Across the entries below, how many lines include the word "modport"? Reply with only the number.
Segment Start: INPUT DATA
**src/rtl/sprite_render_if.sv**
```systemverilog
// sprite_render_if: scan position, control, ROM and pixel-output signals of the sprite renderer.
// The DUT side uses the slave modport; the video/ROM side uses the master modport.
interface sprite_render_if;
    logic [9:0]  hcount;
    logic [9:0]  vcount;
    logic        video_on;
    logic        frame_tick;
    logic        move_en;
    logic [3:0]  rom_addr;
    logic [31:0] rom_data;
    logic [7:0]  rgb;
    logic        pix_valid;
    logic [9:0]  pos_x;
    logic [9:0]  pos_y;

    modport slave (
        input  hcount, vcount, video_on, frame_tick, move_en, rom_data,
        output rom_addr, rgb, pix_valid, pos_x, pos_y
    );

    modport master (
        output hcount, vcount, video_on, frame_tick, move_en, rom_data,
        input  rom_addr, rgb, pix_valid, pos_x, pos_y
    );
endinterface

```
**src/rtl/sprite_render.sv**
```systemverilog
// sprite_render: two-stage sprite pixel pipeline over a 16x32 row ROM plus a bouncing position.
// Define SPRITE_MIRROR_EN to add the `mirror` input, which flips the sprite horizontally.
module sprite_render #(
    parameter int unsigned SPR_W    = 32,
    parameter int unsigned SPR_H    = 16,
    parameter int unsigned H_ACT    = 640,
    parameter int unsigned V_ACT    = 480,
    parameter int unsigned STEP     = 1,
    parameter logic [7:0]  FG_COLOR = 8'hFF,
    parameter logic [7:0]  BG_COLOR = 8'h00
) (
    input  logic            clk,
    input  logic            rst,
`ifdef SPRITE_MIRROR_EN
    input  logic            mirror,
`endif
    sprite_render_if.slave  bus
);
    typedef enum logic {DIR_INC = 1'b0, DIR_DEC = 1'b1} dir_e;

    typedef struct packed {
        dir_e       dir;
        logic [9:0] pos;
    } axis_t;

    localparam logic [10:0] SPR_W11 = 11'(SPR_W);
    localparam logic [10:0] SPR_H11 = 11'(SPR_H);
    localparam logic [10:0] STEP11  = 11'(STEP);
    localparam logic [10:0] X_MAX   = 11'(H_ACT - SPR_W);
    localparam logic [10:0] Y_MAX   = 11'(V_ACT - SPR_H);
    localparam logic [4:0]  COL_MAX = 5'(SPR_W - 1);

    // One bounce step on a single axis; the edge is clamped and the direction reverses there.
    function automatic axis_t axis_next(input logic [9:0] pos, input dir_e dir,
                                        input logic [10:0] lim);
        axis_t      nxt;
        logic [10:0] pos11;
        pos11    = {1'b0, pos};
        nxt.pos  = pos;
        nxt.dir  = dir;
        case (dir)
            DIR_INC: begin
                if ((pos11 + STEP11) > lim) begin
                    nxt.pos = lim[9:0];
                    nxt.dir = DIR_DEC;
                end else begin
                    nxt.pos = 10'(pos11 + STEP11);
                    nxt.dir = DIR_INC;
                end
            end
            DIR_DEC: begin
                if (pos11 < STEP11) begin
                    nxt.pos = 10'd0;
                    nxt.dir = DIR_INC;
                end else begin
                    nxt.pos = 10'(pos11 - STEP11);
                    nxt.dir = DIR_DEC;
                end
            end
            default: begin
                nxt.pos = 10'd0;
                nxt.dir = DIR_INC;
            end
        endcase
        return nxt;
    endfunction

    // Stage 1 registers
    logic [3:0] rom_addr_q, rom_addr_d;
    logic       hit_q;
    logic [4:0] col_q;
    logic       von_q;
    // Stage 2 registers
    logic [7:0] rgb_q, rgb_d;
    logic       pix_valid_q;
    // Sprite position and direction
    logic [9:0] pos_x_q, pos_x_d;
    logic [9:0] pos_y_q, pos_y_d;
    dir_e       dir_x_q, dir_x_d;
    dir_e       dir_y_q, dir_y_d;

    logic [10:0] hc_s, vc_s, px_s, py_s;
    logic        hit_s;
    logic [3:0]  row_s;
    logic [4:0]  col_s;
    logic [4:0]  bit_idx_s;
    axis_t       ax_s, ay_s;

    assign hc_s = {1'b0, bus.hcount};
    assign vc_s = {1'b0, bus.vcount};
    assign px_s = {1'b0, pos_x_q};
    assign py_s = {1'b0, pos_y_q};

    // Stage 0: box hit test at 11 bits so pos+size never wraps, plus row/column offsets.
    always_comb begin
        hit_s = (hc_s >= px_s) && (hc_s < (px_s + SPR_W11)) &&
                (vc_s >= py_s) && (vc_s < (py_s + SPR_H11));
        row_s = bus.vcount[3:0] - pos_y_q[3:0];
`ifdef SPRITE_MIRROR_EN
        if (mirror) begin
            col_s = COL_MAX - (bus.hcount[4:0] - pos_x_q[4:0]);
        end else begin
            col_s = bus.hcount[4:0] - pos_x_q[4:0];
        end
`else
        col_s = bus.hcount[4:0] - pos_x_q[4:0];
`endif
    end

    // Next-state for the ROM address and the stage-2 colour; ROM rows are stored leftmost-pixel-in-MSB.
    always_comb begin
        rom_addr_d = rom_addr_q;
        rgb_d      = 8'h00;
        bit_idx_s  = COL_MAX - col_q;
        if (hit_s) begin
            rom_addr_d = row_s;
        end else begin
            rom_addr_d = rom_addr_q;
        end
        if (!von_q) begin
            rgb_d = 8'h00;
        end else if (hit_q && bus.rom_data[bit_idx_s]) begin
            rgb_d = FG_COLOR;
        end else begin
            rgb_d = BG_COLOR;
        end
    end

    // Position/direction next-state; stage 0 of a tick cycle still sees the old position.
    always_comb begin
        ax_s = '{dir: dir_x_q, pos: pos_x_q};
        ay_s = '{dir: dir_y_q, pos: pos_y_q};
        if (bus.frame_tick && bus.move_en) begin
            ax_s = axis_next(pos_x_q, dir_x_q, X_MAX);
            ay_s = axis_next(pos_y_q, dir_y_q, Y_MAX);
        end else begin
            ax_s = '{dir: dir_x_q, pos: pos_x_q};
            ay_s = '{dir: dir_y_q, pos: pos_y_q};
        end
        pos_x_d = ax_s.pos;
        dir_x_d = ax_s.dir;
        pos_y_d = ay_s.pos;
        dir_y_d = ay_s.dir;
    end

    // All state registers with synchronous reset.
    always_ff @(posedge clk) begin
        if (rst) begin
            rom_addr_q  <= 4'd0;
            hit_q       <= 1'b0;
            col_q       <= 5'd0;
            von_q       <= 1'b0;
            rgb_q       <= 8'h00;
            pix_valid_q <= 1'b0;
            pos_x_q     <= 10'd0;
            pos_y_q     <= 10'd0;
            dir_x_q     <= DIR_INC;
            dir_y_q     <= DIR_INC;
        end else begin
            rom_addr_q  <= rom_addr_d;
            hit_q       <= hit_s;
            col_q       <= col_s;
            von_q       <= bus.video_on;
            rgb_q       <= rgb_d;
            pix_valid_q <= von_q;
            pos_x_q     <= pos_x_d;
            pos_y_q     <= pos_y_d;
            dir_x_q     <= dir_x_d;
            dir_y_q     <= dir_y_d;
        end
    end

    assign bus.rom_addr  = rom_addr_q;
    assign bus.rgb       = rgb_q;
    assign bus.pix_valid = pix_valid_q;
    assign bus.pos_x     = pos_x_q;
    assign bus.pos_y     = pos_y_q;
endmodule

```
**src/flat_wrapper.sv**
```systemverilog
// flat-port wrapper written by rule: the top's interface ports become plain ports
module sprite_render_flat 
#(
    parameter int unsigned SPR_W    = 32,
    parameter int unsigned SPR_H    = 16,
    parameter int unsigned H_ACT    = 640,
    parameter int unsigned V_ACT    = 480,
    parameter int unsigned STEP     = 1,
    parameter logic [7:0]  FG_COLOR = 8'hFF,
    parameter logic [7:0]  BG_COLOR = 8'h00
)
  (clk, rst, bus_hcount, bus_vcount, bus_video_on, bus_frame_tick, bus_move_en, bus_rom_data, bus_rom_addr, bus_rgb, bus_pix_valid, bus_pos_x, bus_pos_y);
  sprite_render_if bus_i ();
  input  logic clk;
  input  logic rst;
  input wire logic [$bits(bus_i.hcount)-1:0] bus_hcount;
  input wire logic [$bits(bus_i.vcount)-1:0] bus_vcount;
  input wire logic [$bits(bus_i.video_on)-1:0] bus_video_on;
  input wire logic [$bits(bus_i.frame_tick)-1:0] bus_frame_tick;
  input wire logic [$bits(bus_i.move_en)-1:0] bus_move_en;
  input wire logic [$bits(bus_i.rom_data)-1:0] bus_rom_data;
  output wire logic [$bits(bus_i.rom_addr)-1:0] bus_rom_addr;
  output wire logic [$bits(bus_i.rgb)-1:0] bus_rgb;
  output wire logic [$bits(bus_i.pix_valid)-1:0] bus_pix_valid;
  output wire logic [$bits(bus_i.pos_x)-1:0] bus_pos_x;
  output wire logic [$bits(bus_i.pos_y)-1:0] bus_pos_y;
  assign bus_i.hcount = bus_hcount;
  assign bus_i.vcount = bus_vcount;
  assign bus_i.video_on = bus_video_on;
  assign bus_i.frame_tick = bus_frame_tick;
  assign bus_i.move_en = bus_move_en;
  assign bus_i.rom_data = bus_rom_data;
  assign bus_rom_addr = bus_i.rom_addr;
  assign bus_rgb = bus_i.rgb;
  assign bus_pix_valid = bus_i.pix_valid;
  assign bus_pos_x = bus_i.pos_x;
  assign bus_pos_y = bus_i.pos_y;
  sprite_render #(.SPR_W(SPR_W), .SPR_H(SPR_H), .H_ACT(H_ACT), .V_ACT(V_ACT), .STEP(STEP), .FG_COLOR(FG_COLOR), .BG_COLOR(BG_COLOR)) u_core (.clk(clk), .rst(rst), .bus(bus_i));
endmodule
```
Segment End: INPUT DATA
• [EXPECTED OUTPUT] 3